[AVAILABLE RECORDS Boundary: Start]
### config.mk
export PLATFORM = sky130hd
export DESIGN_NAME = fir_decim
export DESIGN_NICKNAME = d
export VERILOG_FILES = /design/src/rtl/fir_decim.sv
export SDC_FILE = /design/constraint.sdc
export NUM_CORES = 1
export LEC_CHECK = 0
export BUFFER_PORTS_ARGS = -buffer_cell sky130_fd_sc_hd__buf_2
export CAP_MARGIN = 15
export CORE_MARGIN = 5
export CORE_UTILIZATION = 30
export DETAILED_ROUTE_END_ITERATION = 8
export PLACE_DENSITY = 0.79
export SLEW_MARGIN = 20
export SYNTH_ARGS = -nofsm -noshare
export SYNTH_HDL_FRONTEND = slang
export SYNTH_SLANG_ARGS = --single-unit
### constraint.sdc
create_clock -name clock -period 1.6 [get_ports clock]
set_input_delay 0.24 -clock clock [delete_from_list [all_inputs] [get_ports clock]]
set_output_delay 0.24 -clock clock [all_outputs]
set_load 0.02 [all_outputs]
[AVAILABLE RECORDS Boundary: End]
[AVAILABLE RECORDS Boundary: Start]
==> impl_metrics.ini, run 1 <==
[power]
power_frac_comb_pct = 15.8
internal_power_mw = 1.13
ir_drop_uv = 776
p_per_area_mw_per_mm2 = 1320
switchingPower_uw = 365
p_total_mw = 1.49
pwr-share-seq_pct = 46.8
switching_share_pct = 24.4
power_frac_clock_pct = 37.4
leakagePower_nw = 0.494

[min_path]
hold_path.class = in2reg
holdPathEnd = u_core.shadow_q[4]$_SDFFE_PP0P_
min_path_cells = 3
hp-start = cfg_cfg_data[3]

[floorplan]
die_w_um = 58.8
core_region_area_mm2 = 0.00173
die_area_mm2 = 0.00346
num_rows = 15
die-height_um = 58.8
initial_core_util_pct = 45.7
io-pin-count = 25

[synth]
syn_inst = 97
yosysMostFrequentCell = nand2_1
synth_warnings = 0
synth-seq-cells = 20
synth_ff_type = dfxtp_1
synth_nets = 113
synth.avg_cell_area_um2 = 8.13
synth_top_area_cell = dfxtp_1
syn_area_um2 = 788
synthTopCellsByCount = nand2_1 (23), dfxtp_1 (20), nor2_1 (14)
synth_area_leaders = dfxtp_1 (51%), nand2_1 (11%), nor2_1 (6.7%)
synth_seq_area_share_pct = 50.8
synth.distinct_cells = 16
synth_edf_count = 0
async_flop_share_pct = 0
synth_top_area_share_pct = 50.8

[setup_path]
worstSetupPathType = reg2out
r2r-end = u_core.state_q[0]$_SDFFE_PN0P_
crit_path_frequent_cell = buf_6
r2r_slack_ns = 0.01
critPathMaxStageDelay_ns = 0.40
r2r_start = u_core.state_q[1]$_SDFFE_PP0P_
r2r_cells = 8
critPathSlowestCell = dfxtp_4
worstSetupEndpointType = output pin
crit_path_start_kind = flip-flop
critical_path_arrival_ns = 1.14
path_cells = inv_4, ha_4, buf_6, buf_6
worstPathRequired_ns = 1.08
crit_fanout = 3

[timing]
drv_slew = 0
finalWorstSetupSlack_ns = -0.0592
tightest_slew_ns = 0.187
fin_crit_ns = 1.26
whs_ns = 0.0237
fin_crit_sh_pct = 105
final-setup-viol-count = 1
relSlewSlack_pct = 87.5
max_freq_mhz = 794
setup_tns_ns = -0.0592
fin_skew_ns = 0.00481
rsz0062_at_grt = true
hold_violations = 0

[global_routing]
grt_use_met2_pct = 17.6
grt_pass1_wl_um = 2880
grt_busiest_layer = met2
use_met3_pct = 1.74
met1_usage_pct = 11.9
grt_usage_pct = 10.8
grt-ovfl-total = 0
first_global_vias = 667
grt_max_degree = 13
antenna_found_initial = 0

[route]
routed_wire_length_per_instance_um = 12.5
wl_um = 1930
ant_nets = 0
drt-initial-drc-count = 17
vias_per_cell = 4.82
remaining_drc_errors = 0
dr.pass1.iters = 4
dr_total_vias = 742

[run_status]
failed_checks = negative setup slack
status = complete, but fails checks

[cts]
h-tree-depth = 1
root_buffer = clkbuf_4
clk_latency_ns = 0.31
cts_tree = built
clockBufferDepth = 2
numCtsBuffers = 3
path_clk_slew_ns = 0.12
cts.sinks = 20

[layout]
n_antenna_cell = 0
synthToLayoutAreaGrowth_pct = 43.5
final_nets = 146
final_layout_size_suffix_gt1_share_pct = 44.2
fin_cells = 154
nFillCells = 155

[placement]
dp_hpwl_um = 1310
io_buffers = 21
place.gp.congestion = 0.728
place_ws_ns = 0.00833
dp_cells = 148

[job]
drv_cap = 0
[AVAILABLE RECORDS Boundary: End]
[AVAILABLE RECORDS Boundary: Start]
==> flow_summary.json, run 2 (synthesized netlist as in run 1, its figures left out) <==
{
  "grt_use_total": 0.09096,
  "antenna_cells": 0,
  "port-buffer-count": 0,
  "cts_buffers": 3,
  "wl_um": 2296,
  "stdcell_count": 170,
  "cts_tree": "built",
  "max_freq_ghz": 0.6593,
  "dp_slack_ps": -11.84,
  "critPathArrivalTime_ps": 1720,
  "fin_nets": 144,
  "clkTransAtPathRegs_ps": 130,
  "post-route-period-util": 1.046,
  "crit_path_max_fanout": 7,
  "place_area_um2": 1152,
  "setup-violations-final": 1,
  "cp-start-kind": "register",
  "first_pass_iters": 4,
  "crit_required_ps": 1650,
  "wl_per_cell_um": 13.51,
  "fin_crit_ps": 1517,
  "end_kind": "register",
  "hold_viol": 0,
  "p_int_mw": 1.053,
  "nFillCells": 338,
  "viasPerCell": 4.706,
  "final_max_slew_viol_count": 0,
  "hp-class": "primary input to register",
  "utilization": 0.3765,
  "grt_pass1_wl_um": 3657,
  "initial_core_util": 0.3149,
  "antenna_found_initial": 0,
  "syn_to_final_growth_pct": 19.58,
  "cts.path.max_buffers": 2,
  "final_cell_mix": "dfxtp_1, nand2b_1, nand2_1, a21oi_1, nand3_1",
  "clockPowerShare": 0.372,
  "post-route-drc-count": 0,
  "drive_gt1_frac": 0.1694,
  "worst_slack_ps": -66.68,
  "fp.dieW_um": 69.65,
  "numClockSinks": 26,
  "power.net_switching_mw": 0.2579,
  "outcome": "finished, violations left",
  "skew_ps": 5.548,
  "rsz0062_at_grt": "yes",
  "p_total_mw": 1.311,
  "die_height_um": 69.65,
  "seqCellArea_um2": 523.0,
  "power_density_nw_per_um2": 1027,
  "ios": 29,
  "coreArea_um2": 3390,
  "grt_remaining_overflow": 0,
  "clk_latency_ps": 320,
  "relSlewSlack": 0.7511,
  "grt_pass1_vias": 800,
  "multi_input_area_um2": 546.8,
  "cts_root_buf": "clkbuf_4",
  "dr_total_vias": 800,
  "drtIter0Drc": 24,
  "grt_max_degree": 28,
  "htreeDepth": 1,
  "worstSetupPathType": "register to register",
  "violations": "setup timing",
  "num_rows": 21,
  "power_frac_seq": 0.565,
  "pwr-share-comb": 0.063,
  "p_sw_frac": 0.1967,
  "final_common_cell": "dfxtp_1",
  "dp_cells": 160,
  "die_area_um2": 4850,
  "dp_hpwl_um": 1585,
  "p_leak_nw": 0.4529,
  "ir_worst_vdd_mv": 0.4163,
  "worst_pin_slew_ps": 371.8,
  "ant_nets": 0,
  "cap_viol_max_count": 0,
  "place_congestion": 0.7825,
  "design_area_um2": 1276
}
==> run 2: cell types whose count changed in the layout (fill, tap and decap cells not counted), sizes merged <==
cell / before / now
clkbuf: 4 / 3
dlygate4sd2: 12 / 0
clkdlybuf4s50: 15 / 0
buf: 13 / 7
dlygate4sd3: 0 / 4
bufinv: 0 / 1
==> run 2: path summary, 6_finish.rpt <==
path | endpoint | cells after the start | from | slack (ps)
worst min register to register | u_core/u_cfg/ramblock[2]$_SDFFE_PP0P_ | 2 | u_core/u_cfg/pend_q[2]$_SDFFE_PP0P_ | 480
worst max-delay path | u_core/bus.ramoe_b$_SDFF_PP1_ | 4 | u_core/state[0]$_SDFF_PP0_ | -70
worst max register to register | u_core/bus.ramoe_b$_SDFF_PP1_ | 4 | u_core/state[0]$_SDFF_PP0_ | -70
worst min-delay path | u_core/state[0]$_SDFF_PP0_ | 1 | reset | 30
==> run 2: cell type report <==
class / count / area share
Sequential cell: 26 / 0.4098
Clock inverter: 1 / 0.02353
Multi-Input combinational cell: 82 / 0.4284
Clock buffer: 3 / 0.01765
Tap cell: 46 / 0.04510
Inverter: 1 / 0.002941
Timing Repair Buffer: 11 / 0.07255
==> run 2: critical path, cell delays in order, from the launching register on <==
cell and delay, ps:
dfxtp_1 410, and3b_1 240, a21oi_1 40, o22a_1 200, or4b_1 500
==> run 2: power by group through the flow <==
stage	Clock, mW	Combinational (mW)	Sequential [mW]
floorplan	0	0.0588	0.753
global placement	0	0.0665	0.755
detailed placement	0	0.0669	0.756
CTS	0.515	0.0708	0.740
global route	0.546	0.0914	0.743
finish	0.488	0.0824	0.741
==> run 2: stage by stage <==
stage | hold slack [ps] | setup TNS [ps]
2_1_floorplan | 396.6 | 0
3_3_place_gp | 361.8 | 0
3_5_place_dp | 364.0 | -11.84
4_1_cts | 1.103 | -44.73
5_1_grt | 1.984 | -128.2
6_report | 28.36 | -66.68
[AVAILABLE RECORDS Boundary: End]
[WORK INSTRUCTION] Using the entries above, repeat only the lines from the one containing "synthTopCellsByCount = nand2_1" through the one containing "critPathSlowestCell = dfxtp_4", end lines included.

[SOLUTION TO THIS TASK]
synthTopCellsByCount = nand2_1 (23), dfxtp_1 (20), nor2_1 (14)
synth_area_leaders = dfxtp_1 (51%), nand2_1 (11%), nor2_1 (6.7%)
synth_seq_area_share_pct = 50.8
synth.distinct_cells = 16
synth_edf_count = 0
async_flop_share_pct = 0
synth_top_area_share_pct = 50.8

[setup_path]
worstSetupPathType = reg2out
r2r-end = u_core.state_q[0]$_SDFFE_PN0P_
crit_path_frequent_cell = buf_6
r2r_slack_ns = 0.01
critPathMaxStageDelay_ns = 0.40
r2r_start = u_core.state_q[1]$_SDFFE_PP0P_
r2r_cells = 8
critPathSlowestCell = dfxtp_4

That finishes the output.